Exercise instructions — Repeat verbatim, and only, the lines of the data below, beginning at the line that contains "rsz0062_at_grt = no" and stopping after the line that contains "power_leakage_nw = 1.721".

Dataset entries —
**src/bmd_cfg.svh**
```systemverilog
// offsets, encodings, reset values and counts for the boot defaults block
`ifndef BMD_CFG_SVH
`define BMD_CFG_SVH

// boot type codes
`define BMD_BT_NONE 4'h0
`define BMD_BT_HOST 4'h2
`define BMD_BT_AROM 4'h4
`define BMD_BT_I2C 4'h5
`define BMD_BT_SPI16 4'h6
`define BMD_BT_NAND 4'h7
`define BMD_BT_UART 4'h8
`define BMD_BT_AROM_NA 4'h9
`define BMD_BT_LINK 4'ha
`define BMD_BT_UART_FC 4'he
`define BMD_BT_SPI24 4'hf

// start addresses
`define BMD_ADDR_ROM 32'h0010_0000
`define BMD_ADDR_AROM 32'h0420_0000

// module state codes
`define BMD_ST_SRD 2'h0
`define BMD_ST_EN 2'h3

// domain indices
`define BMD_NDOM 40
`define BMD_DOM_AMEM 14
`define BMD_DOM_CPU 39

// async memory config value that disables its domain
`define BMD_AMEM_OFF 3'h0

// multipliers
`define BMD_MUL_BYPASS 5'h01
`define BMD_MUL_LINK 5'h14

// core clock dividers
`define BMD_DIV_1 2'h1
`define BMD_DIV_2 2'h2

// value the wait counter counts up to after reset release before the pin capture state is entered
`define BMD_CAPTURE_DLY 4'h3

`endif

```
**src/bmd_pkg.sv**
```systemverilog
// types for the boot defaults block
package bmd_pkg;

	typedef logic [1:0] bmd_state_t;

	typedef struct packed {
		logic [3:0] boot_type;
		logic speed_up;
		logic [2:0] pll_multiplier_select;
	} bmd_capture_t;

	typedef enum logic [2:0] {
		BMD_WAIT = 3'h1,
		BMD_LATCH = 3'h2,
		BMD_RUN = 3'h4
	} bmd_fsm_t;

endpackage : bmd_pkg

```
**src/bmd_if.sv**
```systemverilog
// captured configuration carried from the capture stage to the decoder
`timescale 1ns/1ps
`default_nettype none
interface bmd_if;
	import bmd_pkg::*;
	bmd_capture_t cap;
	logic [2:0] amem;
	logic valid;
	modport src (output cap, output amem, output valid);
	modport dst (input cap, input amem, input valid);
endinterface : bmd_if
`default_nettype wire

```
**src/bmd_decode.sv**
```systemverilog
// decoder from captured boot pins to boot settings and domain defaults
`timescale 1ns/1ps
`default_nettype none
`include "bmd_cfg.svh"
module bmd_decode
	import bmd_pkg::*;
(
	bmd_if.dst cfg,
	output logic [31:0] start_addr,
	output logic [4:0] pll_mul,
	output logic [1:0] clk_div,
	output logic pll_bypass,
	output logic is_slave,
	output logic bt_invalid,
	output logic cache_off,
	output logic [2*`BMD_NDOM-1:0] dom_state
);
	logic [3:0] bt;
	logic fb;
	always_comb begin
		bt = cfg.cap.boot_type;
		fb = cfg.cap.speed_up;
		is_slave = (bt == `BMD_BT_HOST) || (bt == `BMD_BT_LINK);
		case (bt)
			4'h1, 4'h3, 4'hb, 4'hc, 4'hd: bt_invalid = 1'b1;
			4'h9: bt_invalid = !fb;
			default: bt_invalid = 1'b0;
		endcase
		pll_bypass = !fb || (bt == `BMD_BT_NONE);
		pll_mul = `BMD_MUL_BYPASS;
		if (!pll_bypass) begin
			if ((bt == `BMD_BT_LINK) || (bt == `BMD_BT_SPI24)) begin
				pll_mul = `BMD_MUL_LINK;
			end else begin
				case (cfg.cap.pll_multiplier_select)
					3'h0: pll_mul = 5'h14;
					3'h1: pll_mul = 5'h0f;
					3'h2: pll_mul = 5'h10;
					3'h3: pll_mul = 5'h12;
					3'h4: pll_mul = 5'h16;
					3'h5: pll_mul = 5'h19;
					3'h6: pll_mul = 5'h1b;
					default: pll_mul = 5'h1e;
				endcase
			end
		end
		clk_div = pll_bypass ? `BMD_DIV_1 : `BMD_DIV_2;
		if (!fb && (bt == `BMD_BT_AROM)) begin
			start_addr = `BMD_ADDR_AROM;
		end else begin
			start_addr = `BMD_ADDR_ROM;
		end
		cache_off = (start_addr == `BMD_ADDR_ROM);
	end

	// per domain default state
	genvar i;
	generate
		for (i = 0; i < `BMD_NDOM; i = i + 1) begin : g_dom
			if (i == `BMD_DOM_CPU) begin : g_cpu
				assign dom_state[2*i+:2] = `BMD_ST_EN;
			end else if (i == `BMD_DOM_AMEM) begin : g_amem
				assign dom_state[2*i+:2] = (cfg.amem == `BMD_AMEM_OFF) ?
					`BMD_ST_SRD : `BMD_ST_EN;
			end else begin : g_per
				assign dom_state[2*i+:2] = `BMD_ST_SRD;
			end
		end
	endgenerate
endmodule : bmd_decode
`default_nettype wire

```
**src/bmd_top.sv**
```systemverilog
// boot pin capture and reset-time module defaults
`timescale 1ns/1ps
`default_nettype none
`include "bmd_cfg.svh"
module bmd_top
	import bmd_pkg::*;
(
	input wire logic clk_in,
	input wire logic nrst_in,
	input wire logic [3:0] boot_type_in,
	input wire logic speed_up_in,
	input wire logic [2:0] pll_multiplier_select_in,
	input wire logic [2:0] async_mem_config_pins_in,
	output logic [7:0] boot_config_capture_out,
	output logic [31:0] cpu_start_address_out,
	output logic [4:0] pll_mul_out,
	output logic pll_bypass_out,
	output logic [1:0] core_clock_divider_out,
	output logic is_slave_out,
	output logic boot_type_invalid_out,
	output logic cache_disable_out,
	output logic [2*`BMD_NDOM-1:0] module_state_field_out,
	output logic cpu_release_out,
	output logic boot_start_out
);
	//--------------------------------------------------
	// reset release
	//--------------------------------------------------
	logic [1:0] rst_sync_ff;
	logic rst_n;
	always_ff @(posedge clk_in or negedge nrst_in) begin
		if (!nrst_in) begin
			rst_sync_ff <= 2'h0;
		end else begin
			rst_sync_ff <= {rst_sync_ff[0], 1'b1};
		end
	end
	assign rst_n = rst_sync_ff[1];

	//--------------------------------------------------
	// pin synchronisers
	//--------------------------------------------------
	logic [10:0] pin_s1_ff;
	logic [10:0] pin_s2_ff;
	always_ff @(posedge clk_in or negedge rst_n) begin
		if (!rst_n) begin
			pin_s1_ff <= 11'h000;
			pin_s2_ff <= 11'h000;
		end else begin
			pin_s1_ff <= {async_mem_config_pins_in, boot_type_in,
				speed_up_in, pll_multiplier_select_in};
			pin_s2_ff <= pin_s1_ff;
		end
	end

	//--------------------------------------------------
	// capture sequencer
	//--------------------------------------------------
	bmd_fsm_t st_ff;
	bmd_fsm_t nxt_st;
	logic [3:0] dly_ff;
	logic [3:0] nxt_dly;
	bmd_capture_t cap_ff;
	bmd_capture_t nxt_cap;
	logic [2:0] amem_ff;
	logic [2:0] nxt_amem;
	logic start_ff;
	logic nxt_start;
	always_comb begin
		nxt_st = st_ff;
		nxt_dly = dly_ff;
		nxt_cap = cap_ff;
		nxt_amem = amem_ff;
		nxt_start = 1'b0;
		case (st_ff)
			BMD_WAIT: begin
				// wait for synchronisers to fill
				if (dly_ff == `BMD_CAPTURE_DLY) begin
					nxt_st = BMD_LATCH;
				end else begin
					nxt_dly = dly_ff + 4'h1;
				end
			end
			BMD_LATCH: begin
				nxt_cap.boot_type = pin_s2_ff[7:4];
				nxt_cap.speed_up = pin_s2_ff[3];
				nxt_cap.pll_multiplier_select = pin_s2_ff[2:0];
				nxt_amem = pin_s2_ff[10:8];
				nxt_start = 1'b1;
				nxt_st = BMD_RUN;
			end
			BMD_RUN: begin
				nxt_st = BMD_RUN;
			end
			default: begin
				nxt_st = BMD_WAIT;
			end
		endcase
	end
	always_ff @(posedge clk_in or negedge rst_n) begin
		if (!rst_n) begin
			st_ff <= BMD_WAIT;
			dly_ff <= 4'h0;
			cap_ff <= '0;
			amem_ff <= 3'h0;
			start_ff <= 1'b0;
		end else begin
			st_ff <= nxt_st;
			dly_ff <= nxt_dly;
			cap_ff <= nxt_cap;
			amem_ff <= nxt_amem;
			start_ff <= nxt_start;
		end
	end

	//--------------------------------------------------
	// decode
	//--------------------------------------------------
	bmd_if cfg_if ();
	assign cfg_if.cap = cap_ff;
	assign cfg_if.amem = amem_ff;
	assign cfg_if.valid = (st_ff == BMD_RUN);

	logic [31:0] d_addr;
	logic [4:0] d_mul;
	logic [1:0] d_div;
	logic d_byp;
	logic d_slave;
	logic d_inv;
	logic d_cache;
	logic [2*`BMD_NDOM-1:0] d_dom;
	bmd_decode u_dec (
		.cfg(cfg_if.dst),
		.start_addr(d_addr),
		.pll_mul(d_mul),
		.clk_div(d_div),
		.pll_bypass(d_byp),
		.is_slave(d_slave),
		.bt_invalid(d_inv),
		.cache_off(d_cache),
		.dom_state(d_dom)
	);

	//--------------------------------------------------
	// output registers
	//--------------------------------------------------
	logic [7:0] o_cap_ff;
	logic [31:0] o_addr_ff;
	logic [4:0] o_mul_ff;
	logic o_byp_ff;
	logic [1:0] o_div_ff;
	logic o_slave_ff;
	logic o_inv_ff;
	logic o_cache_ff;
	logic [2*`BMD_NDOM-1:0] o_dom_ff;
	logic o_rel_ff;
	logic nxt_rel;
	always_comb begin
		nxt_rel = o_rel_ff | start_ff;
	end
	always_ff @(posedge clk_in or negedge rst_n) begin
		if (!rst_n) begin
			o_cap_ff <= 8'h00;
			o_addr_ff <= `BMD_ADDR_ROM;
			o_mul_ff <= `BMD_MUL_BYPASS;
			o_byp_ff <= 1'b1;
			o_div_ff <= `BMD_DIV_1;
			o_slave_ff <= 1'b0;
			o_inv_ff <= 1'b0;
			o_cache_ff <= 1'b1;
			o_dom_ff <= '0;
			o_rel_ff <= 1'b0;
		end else begin
			o_cap_ff <= cap_ff;
			o_addr_ff <= d_addr;
			o_mul_ff <= d_mul;
			o_byp_ff <= d_byp;
			o_div_ff <= d_div;
			o_slave_ff <= d_slave;
			o_inv_ff <= d_inv;
			o_cache_ff <= d_cache;
			o_dom_ff <= d_dom;
			o_rel_ff <= nxt_rel;
		end
	end

	assign boot_config_capture_out = o_cap_ff;
	assign cpu_start_address_out = o_addr_ff;
	assign pll_mul_out = o_mul_ff;
	assign pll_bypass_out = o_byp_ff;
	assign core_clock_divider_out = o_div_ff;
	assign is_slave_out = o_slave_ff;
	assign boot_type_invalid_out = o_inv_ff;
	assign cache_disable_out = o_cache_ff;
	assign module_state_field_out = o_dom_ff;
	assign cpu_release_out = o_rel_ff;
	assign boot_start_out = start_ff;
endmodule : bmd_top
`default_nettype wire

```
**config.mk**
```make
export PLATFORM = sky130hd
export DESIGN_NAME = bmd_top
export DESIGN_NICKNAME = d
export VERILOG_FILES = /design/src/bmd_pkg.sv /design/src/bmd_if.sv /design/src/bmd_decode.sv /design/src/bmd_top.sv
export VERILOG_INCLUDE_DIRS = /design/src
export SDC_FILE = /design/constraint.sdc
export NUM_CORES = 1
export LEC_CHECK = 0
export ABC_AREA = 1
export BUFFER_PORTS_ARGS = -buffer_cell sky130_fd_sc_hd__buf_2
export CAP_MARGIN = 20
export CORE_AREA = 10 10 106 89
export CTS_CLUSTER_SIZE = 20
export DETAILED_ROUTE_END_ITERATION = 8
export DIE_AREA = 0 0 116 99
export PLACE_DENSITY = 0.76
export SLEW_MARGIN = 20
export SYNTH_ARGS = -nofsm -noshare
export SYNTH_HDL_FRONTEND = slang
export SYNTH_SLANG_ARGS = --single-unit
```
**constraint.sdc**
```tcl
create_clock -name clk_in -period 1.9 [get_ports clk_in]
set_input_delay 0.19 -clock clk_in [delete_from_list [all_inputs] [get_ports clk_in]]
set_output_delay 0.19 -clock clk_in [all_outputs]
set_load 0.03 [all_outputs]
```
==> flow_summary.ini <==
[logic_synthesis]
synthFlopType = dfrtp_1
synth_cells = 287
synth_top_area_share_pct = 50.81
synth_edf_count = 0
async_flop_share_pct = 100.0
synth_common_cells = 110 x buf_4, 61 x dfrtp_1, 47 x nand2_1, 14 x inv_1, 12 x nor2_1
syn-cell-area_um2 = 3004
ys_seq_elements = 65
yosys.area.top_type = dfrtp_1
netlist_top_cells_area = dfrtp_1 51%, buf_4 27%, nand2_1 5.9%
synth-warning-count = 0
syn_area_per_cell_um2 = 10.47
synthDistinctLibCells = 25
synth.most_common_cell = buf_4
ys_seq_area_share_pct = 54.31

[critical_path]
rr_worst_depth = 5
path_cells = buf_2
cpMaxStageDelayCell = dfstp_2
critPathKind = flip-flop to output pin
max_stage_delay_ns = 0.52
cp_max_fo = 2
r2r_slack_ns = 0.80
required_ns = 1.71
startpoint_type = flip-flop
cp.arrival_ns = 1.04
cp_top_family = flip-flops
r2r-end = dly_ff[0]$_DFFE_PN0P_
crit_path_end_kind = output pin
path_buf_inv = 1
crit-reg2reg-launch = dly_ff[0]$_DFFE_PN0P_

[sta]
fmax_ghz = 0.8156
finalHoldViolCount = 0
setup_tns_ns = 0
finalSetupViolations = 0
hold_ws_ns = 0.1855
fin_skew_ns = 0.004819
finalCritPeriodShare_pct = 64.53
period_needed_ns = 1.226
finalMaxSlewViolations = 0
rsz0062_at_grt = no

[drt]
drtAntennaViolNets = 0
vias_per_cell = 3.634
routedWlPerCell_um = 11.70
firstDrtPassIters = 4
drc = 0
wl_um = 5146
vias = 1599
drtIter0Drc = 75

[clock_network]
clk_pin_slew_ns = 0.06
clkSinkCount = 65
root_buffer = clkbuf_8
cts_buffer_depth = 2
cts_setup_buffers = 0
clk_latency_ns = 0.33
htree_num_levels = 3
cts_tree = yes
cts_buffers = 9

[die]
core-area_um2 = 7287
ios = 146
die_x_um = 116
die-area_um2 = 11480
start_util_pct = 41.23
die_h_um = 99
row_count = 28

[power_and_ir_drop]
p_per_area_nw_per_um2 = 955.0
peakVddDrop_mv = 0.2650
p_sw_mw = 0.8978
p_sw_share_pct = 29.42
power_leakage_nw = 1.721
p_total_mw = 3.052
intPower_mw = 2.154
combPwrFrac_pct = 15.7
p_clk_share_pct = 36.0
seqPwrFrac_pct = 48.4

[layout]
stdcell_count = 440
fillers = 713
fin_util_pct = 43.85
final_nets = 359
syn_to_final_growth_pct = 6.372
layout-drive-gt1-share_pct = 22.29
diodes = 0

[grt]
grtUsageTotal_pct = 9.063
grt_pass1_vias = 1804
grt_pass1_wl_um = 8335
grt_max_degree = 64
overflow = 0
antenna_found_initial = 0

[placement]
gp_congestion = 0.7263
dp_hpwl_um = 4116
io_buffers = 40
placed_cells = 412

[outcome]
status = finished, final reports clean

[hold_path]
hp-class = primary input to async pin

[flow_run]
maxCapViolCount = 0
[cells by family after synthesis]
logic type	count (synthesis)	synth area share, %
buffers and inverters	127	30.32
AND/OR/NAND/NOR	82	12.50
flip-flops	65	54.31
AO/OA/AOI/OAI	10	2.207
other	2	0.2500
adder cells (fa/ha/maj)	1	0.4164
[cells in the final DEF (no fill, tap or decap), types with 2 or more instances in the layout]
master and instances:
a21oi_1 2, buf_2 40, clkbuf_1 3, clkbuf_8 10
clkinv_2 2, conb_1 107, dfrtp_1 60, dfstp_2 4
dlygate4sd3_1 12, inv_1 14, nand2_1 47, nand2_2 10
nand3_1 5, nor2_1 12, o21ai_0 3, o21ai_2 4
[worst max path at each step]
stage                                        start                   endpoint  slack, ns  cells after the start
6_report       cpu_start_address_out[20]$_DFF_PN1_  cpu_start_address_out[20]       0.67                      1
5_1_grt        cpu_start_address_out[20]$_DFF_PN1_  cpu_start_address_out[20]       0.61                      1
4_1_cts        core_clock_divider_out[0]$_DFF_PN1_             pll_bypass_out       0.65                      1
3_5_place_dp                 dly_ff[0]$_DFFE_PN0P_      dly_ff[3]$_DFFE_PN0P_       0.80                      6
3_3_place_gp                 dly_ff[0]$_DFFE_PN0P_      dly_ff[0]$_DFFE_PN0P_       0.85                      5
2_1_floorplan             rst_sync_ff[1]$_DFF_PN0_     amem_ff[0]$_DFFE_PN0P_       0.79                      0
[layout make-up]
class                   count  area, um^2  area share (%)
inverters                  16       65.06           2.036
multi-input cells         200       855.8           26.78
clock inverters             3       40.04           1.253
repair buffers             53       340.3           10.65
well taps                  90       112.6           3.524
flip-flops and latches     65        1633           51.10
clock buffers              13       148.9           4.659
[per-stage QoR]
step | instance area (um^2) | setup WS (ns)
global route | 3196 | 0.6072
CTS | 3196 | 0.6465
finish | 3196 | 0.6739
global placement | 2887 | 0.8514
detailed placement | 2887 | 0.7977
floorplan | 3400 | 0.7900
[power groups by stage]
stage / combinational, mW / clock [mW] / sequential (mW)
finish: 0.478 / 1.10 / 1.48
global route: 0.513 / 1.20 / 1.48
CTS: 0.469 / 1.14 / 1.48
detailed placement: 0.450 / 0 / 1.50
global placement: 0.446 / 0 / 1.50
floorplan: 0.490 / 0 / 1.57
[repair_timing]
action,in CTS,in global routing
hold buffers,12,0
resized for setup,0,0
hold endpoints to repair,13,0
setup endpoints to repair,0,0
[layer usage]
layer | wire, um | vias to the layer above | part of all wire [%] | GRT usage (%)
li1 | - | 776 | - | -
met1 | 2001 | 734 | 39 | 9.311
met2 | 2561 | 85 | 50 | 15.12
met3 | 505 | 4 | 9.8 | 4.121
met4 | 77 | 0 | 1.5 | 4.899
met5 | 0 | - | 0 | 0
[state kept, by name, indices dropped and copies added, names as in the netlist]
register and flops:
boot_type_invalid_out 1, cpu_start_address_out 2, module_state_field_out 2, rst_sync_ff 2, pin_s2_ff 11, boot_start_out 1, is_slave_out 1, core_clock_divider_out 2
cap_ff 8, amem_ff 3, st_ff 3, boot_config_capture_out 8, dly_ff 4, pll_mul_out 5, cpu_release_out 1, pin_s1_ff 11
(Power assumes the default switching activity.)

Answer for the task —
rsz0062_at_grt = no

[drt]
drtAntennaViolNets = 0
vias_per_cell = 3.634
routedWlPerCell_um = 11.70
firstDrtPassIters = 4
drc = 0
wl_um = 5146
vias = 1599
drtIter0Drc = 75

[clock_network]
clk_pin_slew_ns = 0.06
clkSinkCount = 65
root_buffer = clkbuf_8
cts_buffer_depth = 2
cts_setup_buffers = 0
clk_latency_ns = 0.33
htree_num_levels = 3
cts_tree = yes
cts_buffers = 9

[die]
core-area_um2 = 7287
ios = 146
die_x_um = 116
die-area_um2 = 11480
start_util_pct = 41.23
die_h_um = 99
row_count = 28

[power_and_ir_drop]
p_per_area_nw_per_um2 = 955.0
peakVddDrop_mv = 0.2650
p_sw_mw = 0.8978
p_sw_share_pct = 29.42
power_leakage_nw = 1.721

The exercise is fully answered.